新聞記者・芥川喜好に聞く―激動の時代を生きて―(2)
2年の途中で、美術史がやりたくなったんですね。なぜか。
―今日はよろしくお願いします。では、早速ですが、大学時代はどんなことをしてらしたんですか?
芥川 我々の学生時代は、いわゆる70年安保闘争、大学紛争があった時代でしたね。世の中に対して異議申し立てをするというか、既成の秩序に歯向かっていくという雰囲気がありました。それで、大学には学生運動の組織が乱立しているわけです。特に早稲田の場合は『学生運動のデパート』と言われていましたから。その中で私は現代詩のサークルに入っていて、そこで3年間世の中を糾弾するような詩を書いていました。それを、自分でガリ版印刷をして『アピールのための詩を書きました!読んでください!』なんて言いながら、早稲田の正門のところで配ったりして。その中身は『機動隊を殲滅するための15章』とか、そんなタイトルの詩が書いてあったりするんです(笑)

―それはまた過激な詩ですね(笑)
芥川 過激でした(笑)それなりに過激な世の中でしたね。詩を書いているというよりは、世の中の動きに関わりながら、アピールしていたのだと思います。部室にはヘルメットが置いてあって、結構デモ行進なんかにも参加したりもしました。ただし、セクトには所属していないので、ガチガチの運動家という感じではなかったです。学科の勉強はほとんどしていません。ましてマスコミに就職するための勉強は何もやっていないです。

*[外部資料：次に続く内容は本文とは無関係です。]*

==> src/nhf_pkg.sv <==
// Shared constants, pin bundles and state types for the nibble FIFO host controller
package nhf_pkg;

  // Geometry of the external buffer
  localparam int unsigned NHF_DEPTH    = 64;
  localparam int unsigned NHF_NIBBLE_W = 4;
  localparam int unsigned NHF_SYNC_W   = NHF_NIBBLE_W + 2;

  // Reset values
  localparam logic [NHF_NIBBLE_W-1:0] NHF_NIBBLE_RST = 4'h0;
  localparam logic                    NHF_LOW        = 1'b0;
  localparam logic                    NHF_HIGH       = 1'b1;

  // Pins driven by the host into the buffer
  typedef struct packed {
    logic                    push;          // Push strobe, active high
    logic                    pop;           // Pop strobe, active high
    logic [NHF_NIBBLE_W-1:0] write_nibble;  // Bit 3 is write_nibble_bit3, bit 0 write_nibble_bit0
  } nhf_pins_out_s;

  // Pins driven by the buffer toward the host
  typedef struct packed {
    logic                    free_slot;     // Entry stage can take a nibble
    logic                    word_valid;    // Output position holds a nibble
    logic [NHF_NIBBLE_W-1:0] read_nibble;   // Nibble at the output position
  } nhf_pins_in_s;

  // Write side handshake states
  typedef enum logic [1:0] {
    NHF_W_IDLE,
    NHF_W_SETUP,
    NHF_W_PUSH,
    NHF_W_RELEASE
  } nhf_wstate_e;

  // Read side handshake states
  typedef enum logic [1:0] {
    NHF_R_IDLE,
    NHF_R_POP,
    NHF_R_RELEASE
  } nhf_rstate_e;

endpackage : nhf_pkg

==> src/nhf_host.sv <==
// Host controller that fills and drains the external 64 x 4 handshake FIFO
module nhf_host
  import nhf_pkg::*;
(
  input  wire logic                    clk,       // 10 MHz system clock
  input  wire logic                    reset,     // Asynchronous reset, active high
  // Producer side user port
  input  wire logic                    wr_valid,  // User offers a nibble
  input  wire logic [NHF_NIBBLE_W-1:0] wr_data,   // Nibble to push
  output logic                         wr_ready,  // One-cycle pulse: nibble accepted
  // Consumer side user port
  output logic                         rd_valid,  // Popped nibble available
  output logic      [NHF_NIBBLE_W-1:0] rd_data,   // Popped nibble
  input  wire logic                    rd_ready,  // User takes the nibble
  // Buffer pins
  input  wire nhf_pins_in_s            pins_in,   // Status and data from the buffer
  output nhf_pins_out_s                pins_out   // Strobes and data toward the buffer
);

  nhf_pins_in_s  pin_s;         // Synchronised copy of the buffer pins
  nhf_wstate_e   wstate;
  nhf_wstate_e   next_wstate;
  nhf_rstate_e   rstate;
  nhf_rstate_e   next_rstate;
  logic                    push;          // Registered push strobe toward the buffer
  logic                    pop;           // Registered pop strobe toward the buffer
  logic [NHF_NIBBLE_W-1:0] write_nibble;  // Registered nibble on the data pins
  logic                    next_push;
  logic                    next_pop;
  logic [NHF_NIBBLE_W-1:0] next_write_nibble;
  logic                    next_wr_ready;
  logic                    next_rd_valid;
  logic [NHF_NIBBLE_W-1:0] next_rd_data;

  // Buffer pins change with no relation to clk, so every one is resynchronised
  nhf_sync #(
    .W (NHF_SYNC_W)
  ) u_sync (
    .clk   (clk),
    .reset (reset),
    .d     (pins_in),
    .q     (pin_s)
  );

  // Write side: present nibble, raise push, wait for capture, drop push, wait release
  always_comb begin
    next_wstate       = wstate;
    next_push         = push;
    next_write_nibble = write_nibble;
    next_wr_ready     = NHF_LOW;
    case (wstate)
      NHF_W_IDLE: begin
        // Full buffer holds free-slot low, so nothing is offered then
        if (wr_valid && pin_s.free_slot) begin
          next_write_nibble = wr_data;
          next_wr_ready     = NHF_HIGH;
          next_wstate       = NHF_W_SETUP;
        end
      end
      NHF_W_SETUP: begin
        // One cycle of data setup before the strobe
        next_push   = NHF_HIGH;
        next_wstate = NHF_W_PUSH;
      end
      NHF_W_PUSH: begin
        // Free-slot falling marks the capture; only then may push drop
        if (!pin_s.free_slot) begin
          next_push   = NHF_LOW;
          next_wstate = NHF_W_RELEASE;
        end
      end
      NHF_W_RELEASE: begin
        // Both lines now low; the buffer ripples the nibble inward on its own
        next_wstate = NHF_W_IDLE;
      end
      default: begin
        next_push   = NHF_LOW;
        next_wstate = NHF_W_IDLE;
      end
    endcase
  end

  // Write side registers
  always_ff @(posedge clk or posedge reset) begin
    if (reset) begin
      wstate       <= NHF_W_IDLE;
      push         <= NHF_LOW;
      write_nibble <= NHF_NIBBLE_RST;
      wr_ready     <= NHF_LOW;
    end else begin
      wstate       <= next_wstate;
      push         <= next_push;
      write_nibble <= next_write_nibble;
      wr_ready     <= next_wr_ready;
    end
  end

  // Pin bundle has a single driver; every field is a write-side or read-side flip-flop
  assign pins_out = {push, pop, write_nibble};

  // Read side: on word-valid capture the nibble and pop, then wait for both lines low
  always_comb begin
    next_rstate   = rstate;
    next_pop      = pop;
    next_rd_valid = rd_valid;
    next_rd_data  = rd_data;
    if (rd_valid && rd_ready) begin
      next_rd_valid = NHF_LOW;
    end
    case (rstate)
      NHF_R_IDLE: begin
        // Data settles before word-valid, so the synchronised nibble is steady here.
        // Popping waits for an empty holding register; the buffer absorbs the stall.
        if (pin_s.word_valid && !rd_valid) begin
          next_rd_data  = pin_s.read_nibble;
          next_rd_valid = NHF_HIGH;
          next_pop      = NHF_HIGH;
          next_rstate   = NHF_R_POP;
        end
      end
      NHF_R_POP: begin
        // Word-valid falling means the output nibble was removed
        if (!pin_s.word_valid) begin
          next_pop    = NHF_LOW;
          next_rstate = NHF_R_RELEASE;
        end
      end
      NHF_R_RELEASE: begin
        // Empty buffer keeps word-valid low, so idle simply waits for it
        next_rstate = NHF_R_IDLE;
      end
      default: begin
        next_pop    = NHF_LOW;
        next_rstate = NHF_R_IDLE;
      end
    endcase
  end

  // Read side registers
  always_ff @(posedge clk or posedge reset) begin
    if (reset) begin
      rstate       <= NHF_R_IDLE;
      pop          <= NHF_LOW;
      rd_valid     <= NHF_LOW;
      rd_data      <= NHF_NIBBLE_RST;
    end else begin
      rstate       <= next_rstate;
      pop          <= next_pop;
      rd_valid     <= next_rd_valid;
      rd_data      <= next_rd_data;
    end
  end
endmodule : nhf_host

―そんな過激な学生時代を送ってこられた先生ですが(笑)、お母様はどんな方でらしたんですか?
芥川 厳しい人でしたね。スパルタ式ですよ。私の父親は銀行勤めで、銀行勤めというのは転勤で全国転々とするのです。私も学校が三つ変わっているのですが、そうすると、子供強く鍛えとかないといけないということで、厳しく育てられましたね。いわゆる今の教育ママのはしりなんじゃないかな。私は音楽をやらせれたり、わりと何でもやらされました。